📍Bahrajn 02.03.2025r.- Co jest do cholery?! Ten nowy gość z Mercedesa wypchnął mnie z toru!- powiedział przez radio wkurzony Leclerc, po tym jak minął go bolid z numerem 27.
Przed wyścigiem zjadała ich wszystkich ciekawość, kto jest tajemniczym zawodnikiem Mercedesa, ale już po pierwszym wyścigu Charles może stwierdzić, że raczej się nie polubią.
- Świetna robota Manon, tylko tak trzymaj. Na razie jesteś P2, a przed tobą już tylko Max- usłyszała przez radio, uśmiechając się w duchu, że w końcu robi to co kocha i znakomicie jej idzie.
Po wczorajszych kwalifikacjach, w których niestety nie wystąpiła, startowała z czwartego miejsca. "Dzięki Bogu kierowca rezerwowy skończył na takiej, a nie dalszej pozycji" pomyślała, kiedy Toto przekazywał jej tą informacje. Nie byłoby dla niej problemem wyprzedzenie kilku więcej kierowców, ale czas to skarb i wolałaby go nie marnować. Z takim właśnie przekonaniem, właśnie obejmowała prowadzenie w pierwszym wyścigu sezonu 2025, wyprzedzając mistrza świata z zeszłego roku.
"Ależ mi mistrz. Jak i jeden, tak i drugi" zaśmiała się w głowie, mając na myśli dwóch kierowców za nią.
- Manon Senna właśnie wygrywasz swój pierwszy wyścig w Formule 1!! Gratulacje i dziękujemy!- skomentował zadowolony z dziewczyny jej inżynier wyścigowy.
- To nasz powrót na szczyt ludzie! Dziękuję.
Brazylijka dokończyła swoje okrążenie i zaparkowała bolid przy wielkiej jedynce. Była zadowolona z rezultatu, ale to dopiero początek tego na co ją stać. Powoli wyszła ze swojego bolidu, uniosła głowę do góry i jak miała w zwyczaju posłała całusa ku niebu. Dobrze wiedziała, że ojciec ją ogląda i albo jest zajebiście zadowolony, albo ją przeklina, że poszła w jego ślady. Wiedziała jednak jedno, mimo wszystko na pewno jest z niej dumny.

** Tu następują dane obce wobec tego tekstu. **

--- src/rtl/fft8_pkg.sv ---
// Shared constants and lane-ordering helper for the 8-point FFT datapath.
package fft8_pkg;

  localparam int N_POINTS = 8;
  localparam int IDX_W    = 3;
  localparam int SAMPLE_W = 8;

  // Reverse the three bits of a sample index (decimation-in-time ordering).
  function automatic logic [IDX_W-1:0] bitrev3(input logic [IDX_W-1:0] n);
    return {n[0], n[1], n[2]};
  endfunction

endpackage

--- src/rtl/fft8_frame_bank.sv ---
// One 8-lane sample register bank; written one lane per cycle, read in parallel.
module fft8_frame_bank
  import fft8_pkg::*;
#(
  parameter int WIDTH = SAMPLE_W
) (
  input  logic                      clk,
  input  logic                      reset,
  input  logic                      we,
  input  logic [IDX_W-1:0]          addr,
  input  logic [WIDTH-1:0]          wdata,
  output logic [N_POINTS*WIDTH-1:0] lanes
);

  logic [WIDTH-1:0] mem [N_POINTS];

  // Lane storage: cleared by reset, otherwise written at the addressed lane.
  always_ff @(posedge clk or posedge reset) begin
    if (reset) begin
      for (int i = 0; i < N_POINTS; i++) mem[i] <= '0;
    end else if (we) begin
      mem[addr] <= wdata;
    end
  end

  for (genvar g = 0; g < N_POINTS; g++) begin : g_lane
    assign lanes[g*WIDTH +: WIDTH] = mem[g];
  end

endmodule

--- src/rtl/fft8_input_framer.sv ---
// Serial-to-parallel framer: assembles 8-sample frames into ping-pong banks
// and presents the oldest complete frame on x0..x7 with valid/ready.
module fft8_input_framer
  import fft8_pkg::*;
#(
  parameter int WIDTH       = SAMPLE_W,
  parameter bit BIT_REVERSE = 1'b0
) (
  input  logic             clk,
  input  logic             reset,
  input  logic             s_valid,
  output logic             s_ready,
  input  logic [WIDTH-1:0] s_data,
  input  logic             s_sof,
  output logic             frame_valid,
  input  logic             frame_ready,
  output logic [WIDTH-1:0] x0,
  output logic [WIDTH-1:0] x1,
  output logic [WIDTH-1:0] x2,
  output logic [WIDTH-1:0] x3,
  output logic [WIDTH-1:0] x4,
  output logic [WIDTH-1:0] x5,
  output logic [WIDTH-1:0] x6,
  output logic [WIDTH-1:0] x7,
  output logic [7:0]       frame_count,
  output logic             sync_err
);

  logic [1:0]                full;
  logic                      wr_bank;
  logic                      rd_bank;
  logic [IDX_W-1:0]          idx;
  logic [IDX_W-1:0]          wr_idx;
  logic [IDX_W-1:0]          lane;
  logic                      accept;
  logic                      consume;
  logic                      resync;
  logic                      complete;
  logic [1:0]                set_full;
  logic [1:0]                clr_full;
  logic [N_POINTS*WIDTH-1:0] lanes_0;
  logic [N_POINTS*WIDTH-1:0] lanes_1;
  logic [N_POINTS*WIDTH-1:0] rd_lanes;

  assign s_ready     = ~full[wr_bank];
  assign frame_valid = full[rd_bank];
  assign accept      = s_valid & s_ready;
  assign consume     = frame_valid & frame_ready;

  // A start-of-frame mid-frame restarts the frame: the sample lands at index 0.
  assign resync   = accept & s_sof & (idx != '0);
  assign wr_idx   = resync ? '0 : idx;
  assign lane     = BIT_REVERSE ? bitrev3(wr_idx) : wr_idx;
  assign complete = accept & ~resync & (idx == 3'd7);

  // Fill and drain always target different banks, so set and clear never collide.
  assign set_full = complete ? (wr_bank ? 2'b10 : 2'b01) : 2'b00;
  assign clr_full = consume  ? (rd_bank ? 2'b10 : 2'b01) : 2'b00;

  fft8_frame_bank #(.WIDTH(WIDTH)) u_bank_0 (
    .clk   (clk),
    .reset (reset),
    .we    (accept & ~wr_bank),
    .addr  (lane),
    .wdata (s_data),
    .lanes (lanes_0)
  );

  fft8_frame_bank #(.WIDTH(WIDTH)) u_bank_1 (
    .clk   (clk),
    .reset (reset),
    .we    (accept & wr_bank),
    .addr  (lane),
    .wdata (s_data),
    .lanes (lanes_1)
  );

  // Control state: sample index, bank pointers, full flags, counters.
  always_ff @(posedge clk or posedge reset) begin
    if (reset) begin
      full        <= 2'b00;
      wr_bank     <= 1'b0;
      rd_bank     <= 1'b0;
      idx         <= '0;
      frame_count <= 8'd0;
      sync_err    <= 1'b0;
    end else begin
      full     <= (full & ~clr_full) | set_full;
      sync_err <= resync;
      if (accept) idx <= resync ? 3'd1 : idx + 3'd1;
      if (complete) wr_bank <= ~wr_bank;
      if (consume) begin
        rd_bank     <= ~rd_bank;
        frame_count <= frame_count + 8'd1;
      end
    end
  end

  assign rd_lanes = rd_bank ? lanes_1 : lanes_0;
  assign x0 = rd_lanes[0*WIDTH +: WIDTH];
  assign x1 = rd_lanes[1*WIDTH +: WIDTH];
  assign x2 = rd_lanes[2*WIDTH +: WIDTH];
  assign x3 = rd_lanes[3*WIDTH +: WIDTH];
  assign x4 = rd_lanes[4*WIDTH +: WIDTH];
  assign x5 = rd_lanes[5*WIDTH +: WIDTH];
  assign x6 = rd_lanes[6*WIDTH +: WIDTH];
  assign x7 = rd_lanes[7*WIDTH +: WIDTH];

endmodule

--- config.mk ---
export PLATFORM = sky130hd
export DESIGN_NAME = fft8_input_framer
export DESIGN_NICKNAME = d
export VERILOG_FILES = /design/src/rtl/fft8_pkg.sv /design/src/rtl/fft8_frame_bank.sv /design/src/rtl/fft8_input_framer.sv
export SDC_FILE = /design/constraint.sdc
export NUM_CORES = 1
export LEC_CHECK = 0
export CORE_MARGIN = 2
export CORE_UTILIZATION = 55
export DETAILED_ROUTE_END_ITERATION = 16
export PLACE_DENSITY = 0.91
export SLEW_MARGIN = 20
export SYNTH_ARGS = -nofsm -noshare
export SYNTH_HDL_FRONTEND = slang
export SYNTH_SLANG_ARGS = --single-unit
--- constraint.sdc ---
create_clock -name clk -period 4.95 [get_ports clk]
set_input_delay 0.495 -clock clk [delete_from_list [all_inputs] [get_ports clk]]
set_output_delay 0.495 -clock clk [all_outputs]
set_load 0.05 [all_outputs]
======== Word-level counts from Yosys, hierarchy flattened ========
Cells that the tools add are included.
storage, ports and cells
  word-level logic and storage cells ...... 62
  memory bits (writable) .................. 0
  latch bits .............................. 0
  ROM bits ................................ 0
  memories ................................ 0
  flip-flop bits (word level) ............. 144
  output and inout port bits .............. 75
  input port bits ......................... 13
cells by class
  order comparisons ....................... 4
  reductions and logical operators ........ 2
  bitwise logic cells ..................... 16
  multiplexer cells ....................... 15
  eq/ne operators ......................... 1
  divide/modulo/power cells ............... 0
  multipliers ............................. 0
  shifts and indexed selects .............. 0
  add/subtract/negate cells ............... 2
operators with widths
  kind                   number
  $bwmux W64             2
  $mux W64               1
  $demux W8 S3           1
  $add A8 B1 Y8 const B  1
  $and A1 B1 Y1          8
  $mux W2                4
  $mux W8                1
  $mux W3                2
  $ge A4 B4 Y1 const B   1
  $lt A1 B2 Y1 const B   2
  $lt A4 B1 Y1 const B   1
  $mux W1                4
  $not A1 Y1             4
  $not A3 Y4             1
  $add A3 B1 Y3 const B  1
  $eq A3 B3 Y1 const B   1
  $reduce_bool A3 Y1     1
  $and A2 B2 Y2          1
  $not A2 Y2             1
  $or A2 B2 Y2           1
  $logic_and A1 B1 Y1    1

======== Longest topological paths before layout ========
  word-level depth ........................ 13
  depth in mapped cells ................... 7
  mapped depth without buffers ............ 6

======== Hierarchy ========
Synthesis repeated with hierarchy kept, for this count alone.
unflattened totals
  cells, all modules ...................... 432
  area, all modules ....................... 6502.5 um2
by module, submodules not included
  module             times used  seq. area each (um2)  area an instance (um2)  cells an instance
  fft8_frame_bank    2           1601.5                2456.1                  144
  fft8_input_framer  1           400.4                 1590.3                  144

======== Worst setup path after synthesis ========
No wires, ideal clock.
  path kind ............................... register to register
  start ................................... register wr_bank
  end ..................................... register u_bank_0.mem, in the netlist u_bank_0.lanes[0]
  setup slack ............................. 2.624 ns
  setup time .............................. 0.125 ns
  clock period less this slack ............ 2.326 ns
  cell stages (with the launch flop) ...... 6
  required time ........................... 4.825 ns
  buffers on the path ..................... 1
  data arrival time ....................... 2.202 ns
  cells stage by stage .................... dfrtp_1 > buf_2 > mux2i_1 > a41o_1 > nand2_2 > mux2_2
on the way
  word-level cells in the longest chain between the ends .. 13
  elaborated cells on any way between the ends .. 16
  those cells by class .................... order compare: 2; mux: 6; bitwise: 7; reduce/logical: 1
ends and longest elaborated chain
  what                                                                       line                     text
  from (decl)                                                                fft8_input_framer.sv:30  logic wr_bank;
  from (signal assigned)                                                     fft8_input_framer.sv:91  if (complete) wr_bank <= ~wr_bank;
  $mux W1 (not written as such) * (2 in series)                              fft8_input_framer.sv:45  assign s_ready = ~full[wr_bank];
  $not A1 Y1 *                                                               fft8_input_framer.sv:45
  named net s_ready                                                          fft8_input_framer.sv:12  output logic s_ready,
  $and A1 B1 Y1 *                                                            fft8_input_framer.sv:47  assign accept = s_valid & s_ready;
  $and A1 B1 Y1 (2 in series)                                                fft8_input_framer.sv:51  assign resync = accept & s_sof & (idx != '0);
  $mux W3                                                                    fft8_input_framer.sv:52  assign wr_idx = resync ? '0 : idx;
  $not A3 Y4 (not written as such)                                           fft8_frame_bank.sv:22    mem[addr] <= wdata;
  $ge A4 B4 Y1 (not written as such) / $lt A4 B1 Y1 (equally long branches)  fft8_frame_bank.sv:22
  $logic_and A1 B1 Y1 (not written as such)                                  fft8_frame_bank.sv:22
  $mux W8 (not written as such)                                              fft8_frame_bank.sv:22
  $demux W8 S3                                                               fft8_frame_bank.sv:22
  $bwmux W64                                                                 fft8_frame_bank.sv:22
  to (signal, indexed assignment)                                            fft8_frame_bank.sv:22
  to (decl)                                                                  fft8_frame_bank.sv:15    logic [WIDTH-1:0] mem [N_POINTS];
The timed path passes the listed nets; every way through them passes the cells marked *. The select of a mux whose other input is x is not followed.
A chain may end at the register's enable or synchronous reset.

======== Final worst setup path ========
  start ................................... register rd_bank
  end ..................................... output x1[1]
on the way
  word-level cells in the longest chain between the ends .. 1
ends and longest elaborated chain
  what                    line                     text
  from (decl)             fft8_input_framer.sv:31  logic rd_bank;
  from (signal assigned)  fft8_input_framer.sv:93  rd_bank <= ~rd_bank;
  $mux W64                fft8_input_framer.sv:99  assign rd_lanes = rd_bank ? lanes_1 : lanes_0;
  to (decl)               fft8_input_framer.sv:18  output logic [WIDTH-1:0] x1,
Every way passes these cells.
==> src/rtl/bcd_digit_cell.sv <==
// rtl/bcd_digit_cell.sv - single cascaded counter digit with configurable wrap value
module bcd_digit_cell
    import seg7_pkg::*;
(
    input  logic       mclk,
    input  logic       rst,
    input  logic       clr,
    input  logic       inc_in,
    input  logic [3:0] max_val,
    output logic [3:0] value,
    output logic       at_max
);

    logic [3:0] value_q;
    logic [3:0] value_d;

    always_comb begin
        value_d = value_q;
        if (clr) begin
            value_d = 4'd0;
        end else if (inc_in) begin
            value_d = at_max ? 4'd0 : value_q + 4'd1;
        end
    end

    always_ff @(posedge mclk) begin
        if (rst) begin
            value_q <= 4'd0;
        end else begin
            value_q <= value_d;
        end
    end

    assign value  = value_q;
    assign at_max = (value_q == max_val);

endmodule

==> src/rtl/seg_scan_counter.sv <==
// rtl/seg_scan_counter.sv - N-digit cascaded counter with multiplexed 7-segment scan output
module seg_scan_counter
    import seg7_pkg::*;
#(
    parameter int NUM_DIGITS = 8,
    parameter int CNT_DIV    = 50_000_000,
    parameter int SCAN_DIV   = 50_000,
    parameter int TIME_MODE  = 0,
    parameter int BLANK_LZ   = 0
) (
    input  logic                  mclk,
    input  logic                  rst,
    input  logic                  en,
    input  logic                  clr,
    output logic [NUM_DIGITS-1:0] seg_com,
    output logic [7:0]            seg_data,
    output logic                  carry_out
);

    localparam int PW = $clog2(CNT_DIV);
    localparam int SW = (SCAN_DIV > 1) ? $clog2(SCAN_DIV) : 1;
    localparam int IW = $clog2(NUM_DIGITS);

    logic [PW-1:0]         pre_q, pre_d;
    logic [SW-1:0]         scan_cnt_q, scan_cnt_d;
    logic [IW-1:0]         scan_idx_q, scan_idx_d;
    logic [NUM_DIGITS-1:0] seg_com_q, seg_com_d;
    logic [7:0]            seg_data_q, seg_data_d;
    logic                  carry_q, carry_d;

    logic                  tick;
    logic                  scan_last;
    logic [NUM_DIGITS-1:0] inc;
    logic [NUM_DIGITS-1:0] at_max;
    logic [NUM_DIGITS-1:0] blank;
    logic [3:0]            digit_val [NUM_DIGITS];

    always_comb begin
        tick  = en && (pre_q == PW'(CNT_DIV - 1));
        pre_d = pre_q;
        if (clr) begin
            pre_d = '0;
        end else if (en) begin
            pre_d = tick ? '0 : pre_q + PW'(1);
        end
    end

    // Ripple enable: a digit advances only when the tick propagates through all lower digits at max.
    always_comb begin
        logic run;
        run = tick;
        for (int i = 0; i < NUM_DIGITS; i++) begin
            inc[i] = run;
            run    = run & at_max[i];
        end
        carry_d = tick && (&at_max) && !clr;
    end

    for (genvar g = 0; g < NUM_DIGITS; g++) begin : g_digit
        localparam logic [3:0] MAX_VAL = digit_max(g, TIME_MODE != 0);
        bcd_digit_cell u_cell (
            .mclk    (mclk),
            .rst     (rst),
            .clr     (clr),
            .inc_in  (inc[g]),
            .max_val (MAX_VAL),
            .value   (digit_val[g]),
            .at_max  (at_max[g])
        );
    end

    always_comb begin
        scan_last  = (scan_cnt_q == SW'(SCAN_DIV - 1));
        scan_cnt_d = scan_last ? '0 : scan_cnt_q + SW'(1);
        scan_idx_d = scan_idx_q;
        if (scan_last) begin
            scan_idx_d = (scan_idx_q == IW'(NUM_DIGITS - 1)) ? '0 : scan_idx_q + IW'(1);
        end
    end

    // Walk from the most significant digit down; a digit is blank while everything above it is zero too.
    always_comb begin
        logic hz;
        hz    = 1'b1;
        blank = '0;
        for (int i = NUM_DIGITS - 1; i >= 0; i--) begin
            hz       = hz & (digit_val[i] == 4'd0);
            blank[i] = (BLANK_LZ != 0) && (i > 0) && hz;
        end
    end

    always_comb begin
        logic [3:0] cur_val;
        logic       cur_blank;
        logic       dp;
        seg_com_d = '1;
        cur_val   = 4'd0;
        cur_blank = 1'b0;
        dp        = 1'b0;
        for (int i = 0; i < NUM_DIGITS; i++) begin
            if (scan_idx_q == IW'(i)) begin
                seg_com_d[NUM_DIGITS-1-i] = 1'b0;
                cur_val   = digit_val[i];
                cur_blank = blank[i];
                dp        = (TIME_MODE != 0) && (i == 2);
            end
        end
        seg_data_d = cur_blank ? 8'h00 : {dp, seg7_decode(cur_val)};
    end

    always_ff @(posedge mclk) begin
        if (rst) begin
            pre_q      <= '0;
            scan_cnt_q <= '0;
            scan_idx_q <= '0;
            seg_com_q  <= '1;
            seg_data_q <= 8'h00;
            carry_q    <= 1'b0;
        end else begin
            pre_q      <= pre_d;
            scan_cnt_q <= scan_cnt_d;
            scan_idx_q <= scan_idx_d;
            seg_com_q  <= seg_com_d;
            seg_data_q <= seg_data_d;
            carry_q    <= carry_d;
        end
    end

    assign seg_com   = seg_com_q;
    assign seg_data  = seg_data_q;
    assign carry_out = carry_q;

endmodule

Po tym wzięła głęboki wdech i ściągnęła swój kask, z którego wydobyły się bardzo długie brązowe włosy, które poprawiła jednym ruchem ręki. Chwila, w której świat ujrzał jej twarz, jakby zatrzymała czas i każdy tylko przyglądał się jej w szoku. Sekundę później wszystko jednak wróciło do normy i z każdej strony można było usłyszeć szepty i kliknięcia aparatów. Manon nic sobie z tego nie robiąc, tylko uśmiechnęła się pod nosem i podeszła do świętującego już zespołu, żeby im podziękować. Jej każdy ruch był przemyślany, spokojny i pełen swobody, zupełnie jakby przed chwilą nie przejechała ponad dwu godzinnego wyścigu, w skrajnym upale. Szybko uścisnęła członków swojego zespołu i spokojnie udała się do po wyścigowego pokoju zwanego "cool down room". Musiała się bowiem szybko czegoś napić, bo w ustach czuła totalną pustynię, w końcu co się dziwić.
W pokoju była pierwsza, więc odłożyła swoje rzeczy, przetarła nieskazitelną, opaloną twarz ręcznikiem i wzięła do ręki butelkę z zimną wodą, siadając na jednym z przygotowanych krzeseł. Pociągnęła długi łyk, przymykając oczy z rozkoszy, jaką przyniosło jej to orzeźwienie, jednak długo nie nacieszyła się ciszą, bo zaraz usłyszała dwa męskie, żywo dyskutujące głosy. Nie otwarła jednak oczu i dalej piła swoją zimną wodę, z nadzieją, że może jej nie zauważą. Tak było to niemożliwe, ale cóż, pomarzyć zawsze można.
- Kim ty jesteś do cholery i za kogo się uważasz?!- pytanie ewidentnie było skierowane do niej i mogła też poczuć na sobie czyiś wzrok. Charles był jeszcze bardziej zirytowany postawą dziewczyny, po tym jak mu nie odpowiedziała, ba nawet na niego nie spojrzała, tak jakby w ogóle go nie usłyszała- Słyszałaś?!- ponownie nie zareagowała, dopóki nie dopiła ostatnich kropli swojej wody. Słyszała, że osoba, która do niej mówi jest już dość, wkurzona? poirytowana? Cóż mało ją to obchodziło.
CZYTASZ
Hall of Fame/ C.L.
Teen FictionAriana Manon Senna tak samo utalentowana jak ojciec, tak samo szybka i zdeterminowana, żeby być najlepszą, żeby wygrywać. Pojawienie się kobiety w Formule 1, będącej na dodatek córką wspaniałego kierowcy wszech czasów Ayrtona Senny, wzbudza ogromne...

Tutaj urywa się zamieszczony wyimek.